┌──
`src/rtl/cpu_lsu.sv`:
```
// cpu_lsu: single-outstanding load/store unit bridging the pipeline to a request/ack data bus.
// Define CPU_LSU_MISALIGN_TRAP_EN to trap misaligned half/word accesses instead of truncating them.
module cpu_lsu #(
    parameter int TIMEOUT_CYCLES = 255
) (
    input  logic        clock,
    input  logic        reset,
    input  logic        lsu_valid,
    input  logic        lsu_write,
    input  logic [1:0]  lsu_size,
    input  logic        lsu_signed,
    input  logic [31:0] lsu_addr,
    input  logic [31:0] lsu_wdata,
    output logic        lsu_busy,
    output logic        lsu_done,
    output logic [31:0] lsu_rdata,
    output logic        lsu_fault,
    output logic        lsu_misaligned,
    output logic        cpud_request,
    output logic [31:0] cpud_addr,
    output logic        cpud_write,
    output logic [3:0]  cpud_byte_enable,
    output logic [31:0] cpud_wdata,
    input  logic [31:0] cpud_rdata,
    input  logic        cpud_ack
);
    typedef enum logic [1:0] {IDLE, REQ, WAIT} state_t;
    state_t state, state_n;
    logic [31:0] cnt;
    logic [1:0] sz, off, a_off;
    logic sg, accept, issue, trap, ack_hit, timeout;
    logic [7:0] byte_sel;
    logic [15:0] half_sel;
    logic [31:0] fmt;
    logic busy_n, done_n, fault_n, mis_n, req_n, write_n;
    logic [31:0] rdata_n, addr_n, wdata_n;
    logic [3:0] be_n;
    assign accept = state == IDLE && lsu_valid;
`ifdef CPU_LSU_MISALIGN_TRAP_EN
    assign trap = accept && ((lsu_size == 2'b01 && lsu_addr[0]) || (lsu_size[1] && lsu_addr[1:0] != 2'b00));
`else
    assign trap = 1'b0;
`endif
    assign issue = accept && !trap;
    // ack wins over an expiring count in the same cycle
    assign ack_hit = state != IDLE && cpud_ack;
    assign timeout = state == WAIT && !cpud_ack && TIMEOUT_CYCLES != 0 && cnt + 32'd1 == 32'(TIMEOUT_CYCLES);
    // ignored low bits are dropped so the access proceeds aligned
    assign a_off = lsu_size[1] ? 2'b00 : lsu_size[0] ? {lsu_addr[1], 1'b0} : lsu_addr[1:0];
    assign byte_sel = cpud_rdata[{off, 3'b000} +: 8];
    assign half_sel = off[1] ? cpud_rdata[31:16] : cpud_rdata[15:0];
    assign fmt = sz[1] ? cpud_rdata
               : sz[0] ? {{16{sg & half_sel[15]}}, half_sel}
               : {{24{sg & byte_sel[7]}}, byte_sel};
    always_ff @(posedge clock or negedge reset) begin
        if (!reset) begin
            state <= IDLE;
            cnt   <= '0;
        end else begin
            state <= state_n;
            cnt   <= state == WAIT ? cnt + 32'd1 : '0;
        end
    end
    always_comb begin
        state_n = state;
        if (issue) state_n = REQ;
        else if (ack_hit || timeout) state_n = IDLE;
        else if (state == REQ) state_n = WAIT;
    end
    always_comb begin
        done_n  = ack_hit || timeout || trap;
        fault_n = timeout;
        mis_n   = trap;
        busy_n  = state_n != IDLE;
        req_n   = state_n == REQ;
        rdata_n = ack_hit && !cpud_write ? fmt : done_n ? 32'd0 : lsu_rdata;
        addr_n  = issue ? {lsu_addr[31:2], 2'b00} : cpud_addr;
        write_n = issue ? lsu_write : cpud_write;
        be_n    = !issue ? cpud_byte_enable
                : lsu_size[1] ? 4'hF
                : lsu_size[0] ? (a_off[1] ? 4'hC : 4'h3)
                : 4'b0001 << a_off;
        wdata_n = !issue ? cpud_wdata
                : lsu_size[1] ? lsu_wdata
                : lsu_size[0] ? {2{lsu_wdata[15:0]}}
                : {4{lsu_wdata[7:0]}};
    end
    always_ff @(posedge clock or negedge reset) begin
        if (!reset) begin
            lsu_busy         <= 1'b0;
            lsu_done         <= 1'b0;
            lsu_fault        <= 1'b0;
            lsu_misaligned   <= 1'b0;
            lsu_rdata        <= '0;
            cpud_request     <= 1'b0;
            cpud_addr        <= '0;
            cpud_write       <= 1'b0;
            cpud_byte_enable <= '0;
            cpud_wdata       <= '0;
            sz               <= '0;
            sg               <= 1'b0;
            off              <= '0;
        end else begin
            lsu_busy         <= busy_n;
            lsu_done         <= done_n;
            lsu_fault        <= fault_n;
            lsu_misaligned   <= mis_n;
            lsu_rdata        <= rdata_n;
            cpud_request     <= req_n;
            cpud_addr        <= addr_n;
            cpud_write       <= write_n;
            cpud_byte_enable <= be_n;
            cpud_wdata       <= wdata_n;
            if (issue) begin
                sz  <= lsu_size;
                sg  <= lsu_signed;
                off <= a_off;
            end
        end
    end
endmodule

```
└──
WHAT THE TASK REQUIRES: Copy the records out again word for word.

ANSWER BOX:
`src/rtl/cpu_lsu.sv`:
```
// cpu_lsu: single-outstanding load/store unit bridging the pipeline to a request/ack data bus.
// Define CPU_LSU_MISALIGN_TRAP_EN to trap misaligned half/word accesses instead of truncating them.
module cpu_lsu #(
    parameter int TIMEOUT_CYCLES = 255
) (
    input  logic        clock,
    input  logic        reset,
    input  logic        lsu_valid,
    input  logic        lsu_write,
    input  logic [1:0]  lsu_size,
    input  logic        lsu_signed,
    input  logic [31:0] lsu_addr,
    input  logic [31:0] lsu_wdata,
    output logic        lsu_busy,
    output logic        lsu_done,
    output logic [31:0] lsu_rdata,
    output logic        lsu_fault,
    output logic        lsu_misaligned,
    output logic        cpud_request,
    output logic [31:0] cpud_addr,
    output logic        cpud_write,
    output logic [3:0]  cpud_byte_enable,
    output logic [31:0] cpud_wdata,
    input  logic [31:0] cpud_rdata,
    input  logic        cpud_ack
);
    typedef enum logic [1:0] {IDLE, REQ, WAIT} state_t;
    state_t state, state_n;
    logic [31:0] cnt;
    logic [1:0] sz, off, a_off;
    logic sg, accept, issue, trap, ack_hit, timeout;
    logic [7:0] byte_sel;
    logic [15:0] half_sel;
    logic [31:0] fmt;
    logic busy_n, done_n, fault_n, mis_n, req_n, write_n;
    logic [31:0] rdata_n, addr_n, wdata_n;
    logic [3:0] be_n;
    assign accept = state == IDLE && lsu_valid;
`ifdef CPU_LSU_MISALIGN_TRAP_EN
    assign trap = accept && ((lsu_size == 2'b01 && lsu_addr[0]) || (lsu_size[1] && lsu_addr[1:0] != 2'b00));
`else
    assign trap = 1'b0;
`endif
    assign issue = accept && !trap;
    // ack wins over an expiring count in the same cycle
    assign ack_hit = state != IDLE && cpud_ack;
    assign timeout = state == WAIT && !cpud_ack && TIMEOUT_CYCLES != 0 && cnt + 32'd1 == 32'(TIMEOUT_CYCLES);
    // ignored low bits are dropped so the access proceeds aligned
    assign a_off = lsu_size[1] ? 2'b00 : lsu_size[0] ? {lsu_addr[1], 1'b0} : lsu_addr[1:0];
    assign byte_sel = cpud_rdata[{off, 3'b000} +: 8];
    assign half_sel = off[1] ? cpud_rdata[31:16] : cpud_rdata[15:0];
    assign fmt = sz[1] ? cpud_rdata
               : sz[0] ? {{16{sg & half_sel[15]}}, half_sel}
               : {{24{sg & byte_sel[7]}}, byte_sel};
    always_ff @(posedge clock or negedge reset) begin
        if (!reset) begin
            state <= IDLE;
            cnt   <= '0;
        end else begin
            state <= state_n;
            cnt   <= state == WAIT ? cnt + 32'd1 : '0;
        end
    end
    always_comb begin
        state_n = state;
        if (issue) state_n = REQ;
        else if (ack_hit || timeout) state_n = IDLE;
        else if (state == REQ) state_n = WAIT;
    end
    always_comb begin
        done_n  = ack_hit || timeout || trap;
        fault_n = timeout;
        mis_n   = trap;
        busy_n  = state_n != IDLE;
        req_n   = state_n == REQ;
        rdata_n = ack_hit && !cpud_write ? fmt : done_n ? 32'd0 : lsu_rdata;
        addr_n  = issue ? {lsu_addr[31:2], 2'b00} : cpud_addr;
        write_n = issue ? lsu_write : cpud_write;
        be_n    = !issue ? cpud_byte_enable
                : lsu_size[1] ? 4'hF
                : lsu_size[0] ? (a_off[1] ? 4'hC : 4'h3)
                : 4'b0001 << a_off;
        wdata_n = !issue ? cpud_wdata
                : lsu_size[1] ? lsu_wdata
                : lsu_size[0] ? {2{lsu_wdata[15:0]}}
                : {4{lsu_wdata[7:0]}};
    end
    always_ff @(posedge clock or negedge reset) begin
        if (!reset) begin
            lsu_busy         <= 1'b0;
            lsu_done         <= 1'b0;
            lsu_fault        <= 1'b0;
            lsu_misaligned   <= 1'b0;
            lsu_rdata        <= '0;
            cpud_request     <= 1'b0;
            cpud_addr        <= '0;
            cpud_write       <= 1'b0;
            cpud_byte_enable <= '0;
            cpud_wdata       <= '0;
            sz               <= '0;
            sg               <= 1'b0;
            off              <= '0;
        end else begin
            lsu_busy         <= busy_n;
            lsu_done         <= done_n;
            lsu_fault        <= fault_n;
            lsu_misaligned   <= mis_n;
            lsu_rdata        <= rdata_n;
            cpud_request     <= req_n;
            cpud_addr        <= addr_n;
            cpud_write       <= write_n;
            cpud_byte_enable <= be_n;
            cpud_wdata       <= wdata_n;
            if (issue) begin
                sz  <= lsu_size;
                sg  <= lsu_signed;
                off <= a_off;
            end
        end
    end
endmodule

```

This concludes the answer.